Not sure what I really think yet, so I'll keep it open.
[B+(**)]
Ton Trio: The Way (2008 [2009], Singlespeed Music):
Sax-bass-drums trio, more/less based in Oakland, CA. Led by Aram
Shelton on alto sax and bass clarinet, with Kurt Kotheimer on bass
and Sam Ospovat on drums. Shelton moved to Oakland in 2005 from
Chicago, about the time he released the only album under his own
name, Arrive (482 Music). Has a couple dozen credits since
2001, some with Chicagoans I recognize, most with groups under my
radar, some of which he seems to run. Plays free; has some ideas,
interesting but not compelling yet. Bass clarinet has more appeal,
probably because it's more unusual, hence distinctive.
B+(**)
Gian Tornatore: Fall (2007 [2009], Sound Spiral):
Tenor saxophonist, plays a little soprano but not as well. Has a
couple of good albums on Fresh Sound New Talent, the first struck
me especially favorably (Sink or Swim). This, a quintet
with both guitar and piano, less so, although I still like his
tone and command.
B+(*)
Transit: Quadrologues (2006-07 [2009], Clean
Feed): Quartet, band members listed alphabetically: Jeff Arnal
(percussion), Seth Misterka (alto sax), Reuben Radding (bass),
Nate Wooley (trumpet). Second album on Clean Feed. Don't have
credits on songs, which are presumably group improvs. In any
case, they play free, the horns jousting and jamming. Has a
number of impressive spots, but doesn't sustain the pace
consistently.
B+(*)
Tribecastan: Strange Cousins (2008 [2009], Evergreene
Music): Two guys, John Kruth and Jeff Greene, playing exotic instruments,
most I've never heard of -- Greene's include: dutar, fujara, kanun,
khamok, koncovka, rebab, tupan, yayli tambur; Kruth's are more numerous
but more recognizable, like kalimba, mandocello, sheng, penny whistle,
and various oddball flutes. Both columns include strings, winds, and
percussion, none (at least among the ones I recognize) preponderant
enough to classify either player. Some guests drop in here and there:
Jolie Holland (box fiddle), Brahim Fribgane (darbuka, riq), Dave
Dreiwitz (bass, pocket trumpet), Matt Darriau (alto sax, clarinet,
Bulgarian gaida and kaval), and Steve Turre (shells, trombone).

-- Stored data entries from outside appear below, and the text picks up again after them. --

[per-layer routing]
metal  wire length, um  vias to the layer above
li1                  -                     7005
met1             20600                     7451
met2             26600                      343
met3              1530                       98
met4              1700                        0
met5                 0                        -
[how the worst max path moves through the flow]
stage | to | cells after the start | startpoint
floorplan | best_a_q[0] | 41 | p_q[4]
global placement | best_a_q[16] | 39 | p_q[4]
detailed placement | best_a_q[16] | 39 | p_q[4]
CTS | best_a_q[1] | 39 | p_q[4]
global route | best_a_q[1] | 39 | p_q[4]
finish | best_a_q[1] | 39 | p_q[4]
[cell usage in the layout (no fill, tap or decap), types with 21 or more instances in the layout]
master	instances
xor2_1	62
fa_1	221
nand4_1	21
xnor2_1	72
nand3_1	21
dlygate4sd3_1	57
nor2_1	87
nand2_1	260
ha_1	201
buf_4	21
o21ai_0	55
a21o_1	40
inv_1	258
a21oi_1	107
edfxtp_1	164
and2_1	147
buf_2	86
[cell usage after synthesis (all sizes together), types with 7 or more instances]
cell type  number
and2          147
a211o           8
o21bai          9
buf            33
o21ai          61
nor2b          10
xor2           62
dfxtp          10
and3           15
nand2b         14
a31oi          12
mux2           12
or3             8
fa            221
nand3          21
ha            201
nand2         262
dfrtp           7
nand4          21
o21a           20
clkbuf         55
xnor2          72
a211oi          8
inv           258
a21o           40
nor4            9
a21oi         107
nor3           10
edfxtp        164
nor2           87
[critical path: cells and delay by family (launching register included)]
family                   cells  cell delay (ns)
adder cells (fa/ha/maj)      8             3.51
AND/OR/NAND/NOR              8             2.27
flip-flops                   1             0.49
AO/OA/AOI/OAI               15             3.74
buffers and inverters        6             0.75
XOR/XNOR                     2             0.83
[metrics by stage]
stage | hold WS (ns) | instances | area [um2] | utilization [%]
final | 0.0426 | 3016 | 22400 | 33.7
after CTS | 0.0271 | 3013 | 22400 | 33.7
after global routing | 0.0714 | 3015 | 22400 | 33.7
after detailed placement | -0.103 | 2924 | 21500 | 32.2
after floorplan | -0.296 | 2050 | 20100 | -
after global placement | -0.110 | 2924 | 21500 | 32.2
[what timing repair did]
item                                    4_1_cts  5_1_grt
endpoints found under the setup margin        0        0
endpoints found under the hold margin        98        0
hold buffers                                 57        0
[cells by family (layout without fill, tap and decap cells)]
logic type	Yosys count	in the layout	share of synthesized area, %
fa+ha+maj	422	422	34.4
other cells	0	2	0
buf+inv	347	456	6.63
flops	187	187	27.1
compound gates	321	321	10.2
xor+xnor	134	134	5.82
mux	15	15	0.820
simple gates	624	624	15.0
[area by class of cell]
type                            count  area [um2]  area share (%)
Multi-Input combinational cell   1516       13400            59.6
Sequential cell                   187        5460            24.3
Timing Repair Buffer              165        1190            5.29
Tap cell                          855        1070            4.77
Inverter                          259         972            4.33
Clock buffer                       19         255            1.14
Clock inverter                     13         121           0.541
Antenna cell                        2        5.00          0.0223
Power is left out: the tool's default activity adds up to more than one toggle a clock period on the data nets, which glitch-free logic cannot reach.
File: src/sv/gslf_falloff.sv
// Sequential falloff unit: restoring divider, squaring log2 and exp2 polynomial.
// Depends on gslf_pkg for request and response types and constants.
module gslf_falloff import gslf_pkg::*; (
    input  logic    i_clk,
    input  logic    i_rst_n,
    input  t_fo_req i_req,
    output t_fo_rsp o_rsp
);

    t_fo_state   r_state, n_state;
    logic [4:0]  r_cnt, n_cnt;
    logic [26:0] r_dq, n_dq;
    logic [4:0]  r_rem, n_rem;
    logic [30:0] r_m, n_m;
    logic [3:0]  r_k, n_k;
    logic [15:0] r_frac, n_frac;
    logic [19:0] r_l, n_l;
    logic [18:0] r_lr, n_lr;
    logic [23:0] r_t, n_t;
    logic [2:0]  r_i, n_i;
    logic [15:0] r_g, n_g;
    logic [31:0] r_gg, n_gg;
    logic [31:0] r_c1g, n_c1g;
    logic [30:0] r_c2, n_c2;
    logic [16:0] r_fo, n_fo;
    logic [4:0]  r_r, n_r;
    logic [15:0] r_e, n_e;

    logic [5:0]  rem_sh;
    logic        qbit;
    logic [26:0] q_n;
    logic [61:0] sq;
    logic [31:0] sq_s;
    logic        lbit;
    logic [30:0] m_step;
    logic [15:0] frac_n;
    logic [3:0]  ik;
    logic [30:0] im;
    logic [10:0] init_n;
    logic [18:0] nq;
    logic [32:0] psum;
    logic [17:0] pval;

    function automatic logic [3:0] msb_idx(input logic [10:0] n);
        logic [3:0] idx;
        idx = 4'd0;
        for (int b = 0; b < 11; b++) begin
            if (n[b]) idx = 4'(b);
        end
        return idx;
    endfunction

    always_ff @(posedge i_clk) begin
        if (!i_rst_n) begin
            r_state <= FO_IDLE;
        end else begin
            r_state <= n_state;
        end
        r_cnt <= n_cnt;   r_dq <= n_dq;     r_rem <= n_rem;   r_m <= n_m;
        r_k <= n_k;       r_frac <= n_frac; r_l <= n_l;       r_lr <= n_lr;
        r_t <= n_t;       r_i <= n_i;       r_g <= n_g;       r_gg <= n_gg;
        r_c1g <= n_c1g;   r_c2 <= n_c2;     r_fo <= n_fo;     r_r <= n_r;
        r_e <= n_e;
    end

    always_comb begin
        rem_sh = {r_rem, r_dq[26]};
        qbit   = rem_sh >= {1'b0, r_r};
        q_n    = {r_dq[25:0], qbit};
        sq     = 62'(r_m) * 62'(r_m);
        sq_s   = sq[61:30];
        lbit   = sq_s[31];
        m_step = lbit ? sq_s[31:1] : sq_s[30:0];
        frac_n = {r_frac[14:0], lbit};
        init_n = (r_state == FO_LOGD) ? {6'd0, r_r} : i_req.d2;
        ik     = msb_idx(init_n);
        im     = 31'(({30'd0, init_n} << 30) >> ik);
        nq     = r_lr - r_t[18:0];
        psum   = 33'(r_c1g) + 33'(r_c2);
        pval   = 18'(ONE_Q16) + 18'(psum >> 16);
    end

    always_comb begin
        n_state = r_state; n_cnt = r_cnt; n_dq = r_dq; n_rem = r_rem; n_m = r_m;
        n_k = r_k; n_frac = r_frac; n_l = r_l; n_lr = r_lr; n_t = r_t; n_i = r_i;
        n_g = r_g; n_gg = r_gg; n_c1g = r_c1g; n_c2 = r_c2; n_fo = r_fo;
        n_r = r_r; n_e = r_e;
        o_rsp = '{done: 1'b0, fo: r_fo};
        unique case (r_state)
            FO_IDLE: begin
                if (i_req.start) begin
                    n_r = i_req.radius;
                    n_e = i_req.expo;
                    n_rem = '0;
                    n_cnt = 5'd26;
                    n_frac = '0;
                    n_k = ik;
                    n_m = im;
                    if (i_req.expo == '0) begin
                        n_dq = 27'(ONE_Q16);
                        n_state = FO_DIV;
                    end else if (i_req.d2 == '0) begin
                        n_fo = '0;
                        n_state = FO_DONE;
                    end else if (i_req.expo == EXP_ONE) begin
                        n_dq = {i_req.d2, 16'd0};
                        n_state = FO_DIV;
                    end else begin
                        n_cnt = 5'd15;
                        n_state = FO_LOGD;
                    end
                end
            end
            FO_DIV: begin
                n_rem = qbit ? 5'(rem_sh - {1'b0, r_r}) : rem_sh[4:0];
                n_dq = q_n;
                n_cnt = r_cnt - 5'd1;
                if (r_cnt == '0) begin
                    n_fo = (q_n > 27'(ONE_Q16)) ? ONE_Q16 : q_n[16:0];
                    n_state = FO_DONE;
                end
            end
            FO_LOGD: begin
                n_m = m_step;
                n_frac = frac_n;
                n_cnt = r_cnt - 5'd1;
                if (r_cnt == '0) begin
                    n_l = {r_k, frac_n};
                    n_k = ik;
                    n_m = im;
                    n_frac = '0;
                    n_cnt = 5'd15;
                    n_state = FO_LOGR;
                end
            end
            FO_LOGR: begin
                n_m = m_step;
                n_frac = frac_n;
                n_cnt = r_cnt - 5'd1;
                if (r_cnt == '0) begin
                    n_lr = {r_k[2:0], frac_n};
                    n_state = FO_MULT;
                end
            end
            FO_MULT: begin
                n_t = 24'((36'(r_l) * 36'(r_e)) >> 12);
                n_state = FO_CMP;
            end
            FO_CMP: begin
                n_i = nq[18:16];
                n_g = 16'(ONE_Q16 - {1'b0, nq[15:0]});
                if (r_t >= 24'(r_lr)) begin
                    n_fo = ONE_Q16;
                    n_state = FO_DONE;
                end else if (nq[15:0] == '0) begin
                    n_fo = ONE_Q16 >> nq[18:16];
                    n_state = FO_DONE;
                end else begin
                    n_state = FO_EXPA;
                end
            end
            FO_EXPA: begin
                n_gg = 32'(r_g) * 32'(r_g);
                n_c1g = 32'(EXP_C1) * 32'(r_g);
                n_state = FO_EXPB;
            end
            FO_EXPB: begin
                n_c2 = 31'((48'(EXP_C2) * 48'(r_gg)) >> 16);
                n_state = FO_EXPC;
            end
            FO_EXPC: begin
                n_fo = 17'(pval >> (4'(r_i) + 4'd1));
                n_state = FO_DONE;
            end
            FO_DONE: begin
                o_rsp.done = 1'b1;
                n_state = FO_IDLE;
            end
            default: n_state = FO_IDLE;
        endcase
    end

endmodule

Two covers: one from Don Cherry, the other Sonny Sharrock. Doesn't
sound like anything I recognize. Will give it some time.
[B+(**)]
Vassilis Tsabropoulos/Anja Lechner/U.T. Gandhi: Melos
(2007 [2008], ECM): Piano, cello, percussion. The cello is the sonic
center here. Mostly slow, very pretty. Not much percussion.
[B+(**)]
Vassilis Tsabropoulos/Anja Lechner/U.T. Gandhi: Melos
(2007 [2008], ECM): Let's start with Lechner here. She plays cello,
the loudest and least mobile instrument here, which makes her the
sonic center, with Tsabropoulos's piano and Gandhi's percussion
revolving around her. Haven't found much on Lechner -- basic things
like where she comes from [Germany?]. Has the usual classical training --
does any cellist not? Has four albums under her own name, each with
"Tango" in the title. This is her third appearance on an ECM album,
following Ojos Negros with Dino Saluzzi and Her First Dance
with Misha Alperin. I found the bandoneon-cello duets rather thick, liked
Alperin somewhat more, but this is the first one that I've heard that
really seems to work. Some of the songs come from G.I. Gurdjieff, a
name I recall from the philosophy section of bookstores but never
paid any attention to. Most are by Tsabropoulos, a Greek pianist on
his third ECM album -- from Athens, also classically trained, with
a stretch at Juilliard. Gandhi, by the way, was born in Italy -- the
U.T. intials stand for Umberto Trombetta.
B+(***)
Paul Tynan & Aaron Lington: Bicoastal Collective:
Chapter One (2008 [2009], OA2): Tynan plays trumpet
and flugelhorn. From Canada, b. 1975, went to UNT, presumably
picked up the big band arranging bug there. Third album.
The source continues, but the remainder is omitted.